→ TASK INSTRUCTIONS: Return every line of the records that includes the string "HWRITE".

[[ RECORDS SHOWN open ]]

--- src/rtl/ahb_pkg.sv ---
// Shared AHB definitions for the memory arbiter and the memory slave.
package ahb_pkg;

    typedef enum logic [1:0] {
        HTRANS_IDLE   = 2'b00,
        HTRANS_BUSY   = 2'b01,
        HTRANS_NONSEQ = 2'b10,
        HTRANS_SEQ    = 2'b11
    } htrans_t;

    localparam logic [1:0] HRESP_OKAY  = 2'b00;
    localparam logic [1:0] HRESP_ERROR = 2'b01;

    typedef enum logic [1:0] {
        ARB_IDLE = 2'b00,
        ARB_ADDR = 2'b01,
        ARB_DATA = 2'b10,
        ARB_RESP = 2'b11
    } arb_state_t;

endpackage

--- src/rtl/ahb_mem_arbiter_rr_pick2.sv ---
// Two-way round-robin chooser: one-hot grant, the master not served last wins a tie.
module rr_pick2
    import ahb_pkg::*;
(
    input  logic [1:0] req,
    input  logic       last,
    output logic [1:0] gnt
);

    // Lone requester wins; on a tie, last=1 (M1 served last) hands the grant to M0.
    always_comb begin
        gnt = 2'b00;
        case (req)
            2'b01:   gnt = 2'b01;
            2'b10:   gnt = 2'b10;
            2'b11:   gnt = last ? 2'b01 : 2'b10;
            default: gnt = 2'b00;
        endcase
    end

endmodule

--- src/rtl/ahb_mem_arbiter.sv ---
// Two-master round-robin arbiter and single-outstanding transfer sequencer for
// the AHB memory slave, with a watchdog on the data-phase wait.
module ahb_mem_arbiter
    import ahb_pkg::*;
#(
    parameter int unsigned TIMEOUT = 16
)
(
    input  logic        HCLK,
    input  logic        HRESETn,
    input  logic        mem_ready,
    input  logic [1:0]  m_req,
    input  logic [31:0] m0_addr,
    input  logic [31:0] m1_addr,
    input  logic [2:0]  m0_size,
    input  logic [2:0]  m1_size,
    input  logic        m0_write,
    input  logic        m1_write,
    input  logic [31:0] m0_wdata,
    input  logic [31:0] m1_wdata,
    output logic [1:0]  m_gnt,
    output logic [1:0]  m_rvalid,
    output logic [31:0] m_rdata,
    output logic        m_err,
    output logic        HSEL,
    output logic [1:0]  HTRANS,
    output logic [31:0] HADDR,
    output logic        HWRITE,
    output logic [2:0]  HSIZE,
    output logic [31:0] HWDATA,
    input  logic [31:0] HRDATA,
    input  logic        HREADY,
    input  logic [1:0]  HRESP
);

    localparam int unsigned CW = $clog2(TIMEOUT + 1);
    localparam logic [CW-1:0] WAIT_MAX = CW'(TIMEOUT);

    arb_state_t    state;
    logic          last;      // index of the master served last
    logic          owner;     // index of the master owning the current transfer
    logic [CW-1:0] wait_cnt;
    logic [1:0]    pick;

    rr_pick2 u_pick (
        .req  (m_req),
        .last (last),
        .gnt  (pick)
    );

    // Transfer sequencer: all bus and master-side outputs are registered here.
    always_ff @(posedge HCLK or negedge HRESETn) begin
        if (!HRESETn) begin
            state    <= ARB_IDLE;
            last     <= 1'b1;
            owner    <= 1'b0;
            wait_cnt <= '0;
            m_gnt    <= '0;
            m_rvalid <= '0;
            m_rdata  <= '0;
            m_err    <= 1'b0;
            HSEL     <= 1'b0;
            HTRANS   <= HTRANS_IDLE;
            HADDR    <= '0;
            HWRITE   <= 1'b0;
            HSIZE    <= '0;
            HWDATA   <= '0;
        end else begin
            m_gnt    <= '0;
            m_rvalid <= '0;
            case (state)
                ARB_IDLE: begin
                    HSEL   <= 1'b0;
                    HTRANS <= HTRANS_IDLE;
                    // HREADY gate also keeps a late completion after a timeout from overlapping a new issue.
                    if (mem_ready && HREADY && (pick != 2'b00)) begin
                        state  <= ARB_ADDR;
                        HSEL   <= 1'b1;
                        HTRANS <= HTRANS_NONSEQ;
                        m_gnt  <= pick;
                        owner  <= pick[1];
                        last   <= pick[1];
                        if (pick[1]) begin
                            HADDR  <= m1_addr;
                            HSIZE  <= m1_size;
                            HWRITE <= m1_write;
                            HWDATA <= m1_wdata;
                        end else begin
                            HADDR  <= m0_addr;
                            HSIZE  <= m0_size;
                            HWRITE <= m0_write;
                            HWDATA <= m0_wdata;
                        end
                    end
                end
                ARB_ADDR: begin
                    state    <= ARB_DATA;
                    HSEL     <= 1'b0;
                    HTRANS   <= HTRANS_IDLE;
                    wait_cnt <= '0;
                end
                ARB_DATA: begin
                    if (HREADY) begin
                        state    <= ARB_RESP;
                        m_rdata  <= HRDATA;
                        m_err    <= (HRESP == HRESP_ERROR);
                        m_rvalid <= owner ? 2'b10 : 2'b01;
                    end else if (wait_cnt == WAIT_MAX) begin
                        state    <= ARB_RESP;
                        m_rdata  <= '0;
                        m_err    <= 1'b1;
                        m_rvalid <= owner ? 2'b10 : 2'b01;
                    end else begin
                        wait_cnt <= wait_cnt + 1'b1;
                    end
                end
                ARB_RESP: begin
                    state <= ARB_IDLE;
                end
                default: begin
                    state <= ARB_IDLE;
                end
            endcase
        end
    end

endmodule

--- config.mk ---
export PLATFORM = sky130hd
export DESIGN_NAME = ahb_mem_arbiter
export DESIGN_NICKNAME = d
export VERILOG_FILES = /design/src/rtl/ahb_pkg.sv /design/src/rtl/ahb_mem_arbiter_rr_pick2.sv /design/src/rtl/ahb_mem_arbiter.sv
export SDC_FILE = /design/constraint.sdc
export NUM_CORES = 1
export LEC_CHECK = 0
export CAP_MARGIN = 20
export CORE_MARGIN = 3
export CORE_UTILIZATION = 42
export CTS_CLUSTER_SIZE = 28
export DETAILED_ROUTE_END_ITERATION = 10
export GPL_TIMING_DRIVEN = 1
export PLACE_DENSITY = 0.87
export SLEW_MARGIN = 20
export SYNTH_ARGS = -nofsm -noshare
export SYNTH_HDL_FRONTEND = slang
export SYNTH_SLANG_ARGS = --single-unit
--- constraint.sdc ---
create_clock -name HCLK -period 5.7 [get_ports HCLK]
set_clock_uncertainty 0.2 [all_clocks]
set_input_delay 1.425 -clock HCLK [delete_from_list [all_inputs] [get_ports HCLK]]
set_output_delay 1.425 -clock HCLK [all_outputs]
set_load 0.1 [all_outputs]
==> flow_summary.json <==
{
  "area_growth_syn_to_layout_pct": 69.25,
  "cts.hold.buffers_added": 0,
  "layout-drive-gt1-share_pct": 6.052,
  "grt_util_all_layers_pct": 23.59,
  "clkTransAtPathRegs_ps": 50,
  "route.detailed.wl_per_inst_microns": 18.28,
  "post_synth_instance_area_sq_um": 5050,
  "hold_end": "m_rvalid[0]",
  "num-fill-cells": 801,
  "postRouteWirelength_microns": 15910,
  "grt_start_max_net_pins": 91,
  "synth.most_common_cell": "dfrtp_1",
  "critPathMaxFanout": 3,
  "tightestPinTransition_ps": 1030,
  "cts_max_level": 4,
  "cts_setup_buffers": 0,
  "ff2ff_path_depth": 5,
  "r2r_setup_slack_ps": 3440,
  "finalWorstPathRequiredPeriod_ps": 3579,
  "grt_pass1_vias": 4700,
  "cts-root-to-sink-buffers": 2,
  "dieWidth_microns": 115.7,
  "timing.final.max_slew_violations": 0,
  "finalSetupViolations": 0,
  "holdPathStages": 1,
  "clock_sink_count": 115,
  "die_h_microns": 115.7,
  "synthFlopType": "dfrtp_1",
  "yosysSeqAreaShare_pct": 57.01,
  "max-slew-margin-rel_pct": 31.15,
  "timing.critical_path.from_type": "flip-flop",
  "netlist_top_cells_count": "114 x dfrtp_1, 72 x nand2_1, 68 x mux2i_1",
  "cts_repair_resize_count": 0,
  "cts-root-buf": "clkbuf_16",
  "synthArstFlopShare_pct": 100.0,
  "drt_iter0_markers": 314,
  "delay_of_the_slowest_cell_on_the_worst_path_ps": 1160,
  "drt-pass1-iter-count": 4,
  "synthesis.nets": 622,
  "unrepaired_setup_endpoints_after_global_routing": "no",
  "worstPathRequired_ps": 4070,
  "final_antenna_net_count": 0,
  "die_area_sq_um": 13370,
  "critical-path-top-delay-family": "buffers and inverters",
  "io_pins": 284,
  "timing.final.hold_violations": 0,
  "hpwlAfterDp_microns": 11840,
  "synth-seq-cells": 115,
  "detailroute.via_count": 4417,
  "worst-setup-path-type": "reg2out",
  "timing.critical_path.buf_inv": 1,
  "placementRows": 39,
  "crit_path_end_kind": "output pin",
  "mean_instance_size_in_the_synthesized_netlist_sq_um": 11.45,
  "worst_r2r_endpoint": "m_err",
  "vias_per_cell": 5.077,
  "initial_utilization_pct": 43.67,
  "grt_pass1_wl_microns": 24050,
  "fin_tns_setup_ps": 0,
  "final_min_period_over_clock_period_pct": 62.80,
  "run_status": "finished clean",
  "grt_overflow": 0,
  "synth_top_area_cell": "dfrtp_1",
  "nets": 896,
  "max_clock_freq_mhz": 279.4,
  "critical-path-slowest-cell": "clkdlybuf4s50_1",
  "netlist_top_cells_area": "dfrtp_1 56%, mux2i_1 13%, a22o_1 5.6%",
  "syn-instance-count": 441,
  "post_synth_num_cell_types": 35,
  "worst_hold_startpoint": "owner",
  "ys_warn_count": 0,
  "antenna_cells": 0,
  "rr_startpoint": "wait_cnt[0]",
  "clkLatencyLatePin_ps": 400,
  "synth-edff-count": 0,
  "drc_errors": 0,
  "tritoncts": "yes",
  "io_buffer_count": 282,
  "critPathArrivalTime_ps": 1950,
  "timing.max_cap.violations": 0,
  "routability_driven_placement_congestion_ratio": 0.8324,
  "synth_top_cell_area_share_pct": 56.49,
  "cts_buffers": 17,
  "hold_path_class": "reg2reg",
  "placeableCoreArea_sq_um": 11560,
  "antenna_violations_before_repair": 0,
  "crit_chain": "clkdlybuf4s50_1"
}
[cells by family after synthesis]
group                    count (synthesis)  share of synthesized area, %
other                                    1                       0.07426
flip-flops                             115                         57.01
multiplexers                            69                         13.70
XOR/XNOR                                 2                        0.3469
AND/OR/NAND/NOR                         88                         7.260
adder cells (fa/ha/maj)                  5                         1.239
AO/OA/AOI/OAI                          119                         15.19
buffers and inverters                   42                         5.178
[layer usage]
layer	up-vias	track usage, %	routed length [microns]
met5	-	0	0
met4	0	11.83	614
met3	40	7.050	1275
met2	208	41.98	8161
met1	2071	25.50	5855
li1	2098	-	-
[cells in the final DEF, fill, tap and decap left out, types with 2 or more instances in the layout]
cell type,netlist,routed
nor2_1,5,5
o211ai_1,4,4
bufinv_16,0,4
nand3_1,3,3
clkbuf_8,0,2
inv_1,8,8
buf_4,7,5
mux2i_1,68,68
xor2_1,2,2
nand2_1,72,72
o21ai_1,20,20
clkbuf_16,0,17
dfrtp_1,114,114
clkinv_2,0,4
clkbuf_1,8,2
o21ai_0,55,55
clkdlybuf4s50_1,0,281
a22o_1,32,32
nand2b_1,3,3
ha_1,5,5
[how the worst max path moves through the flow]
stage,endpoint,depth (start not counted),start
after global routing,HADDR[19],1,HADDR[19]
after global placement,HWDATA[5],5,m_req[1]
after floorplan,HTRANS[1],1,HTRANS[1]
final,HTRANS[1],1,HTRANS[1]
after detailed placement,HWDATA[2],5,m_req[1]
after CTS,HWDATA[2],5,m_req[1]
[registers in the layout, indices dropped and copies added, names as in the netlist]
signal,flops
owner,1
last,1
m_err,1
HADDR,32
HSIZE,3
wait_cnt,5
m_gnt,2
m_rdata,32
state,2
HWDATA,32
HTRANS,1
HWRITE,1
m_rvalid,2
[through the flow]
step / cells / setup WS (ps) / hold slack, ps / area, sq um / utilization [%]
6_report: 870 / 2121 / 269.7 / 8547 / 73.90
5_1_grt: 870 / 2086 / 298.3 / 8547 / 73.90
4_1_cts: 869 / 2064 / 279.9 / 8514 / 73.62
3_5_place_dp: 838 / 1669 / 265.0 / 7898 / 68.29
3_3_place_gp: 838 / 1754 / 240.4 / 7898 / 68.29
2_1_floorplan: 441 / 2735 / 222.8 / 5050 / -
[final cells by class]
| cell class | count | area, sq um | area share, % |
|---|---|---|---|
| Sequential cell | 115 | 2879 | 33.68 |
| Clock inverter | 10 | 156.4 | 1.830 |
| Timing Repair Buffer | 289 | 2909 | 34.04 |
| Clock buffer | 21 | 460.4 | 5.387 |
| Multi-Input combinational cell | 284 | 1933 | 22.62 |
| Tap cell | 143 | 178.9 | 2.093 |
| Inverter | 8 | 30.03 | 0.3513 |
Power is left out: the tool's default activity adds up to more than one toggle a clock period on the data nets, which glitch-free logic cannot reach.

[[ RECORDS SHOWN closed ]]

→ EXERCISE OUTPUT:
    output logic        HWRITE,
            HWRITE   <= 1'b0;
                            HWRITE <= m1_write;
                            HWRITE <= m0_write;
HWRITE,1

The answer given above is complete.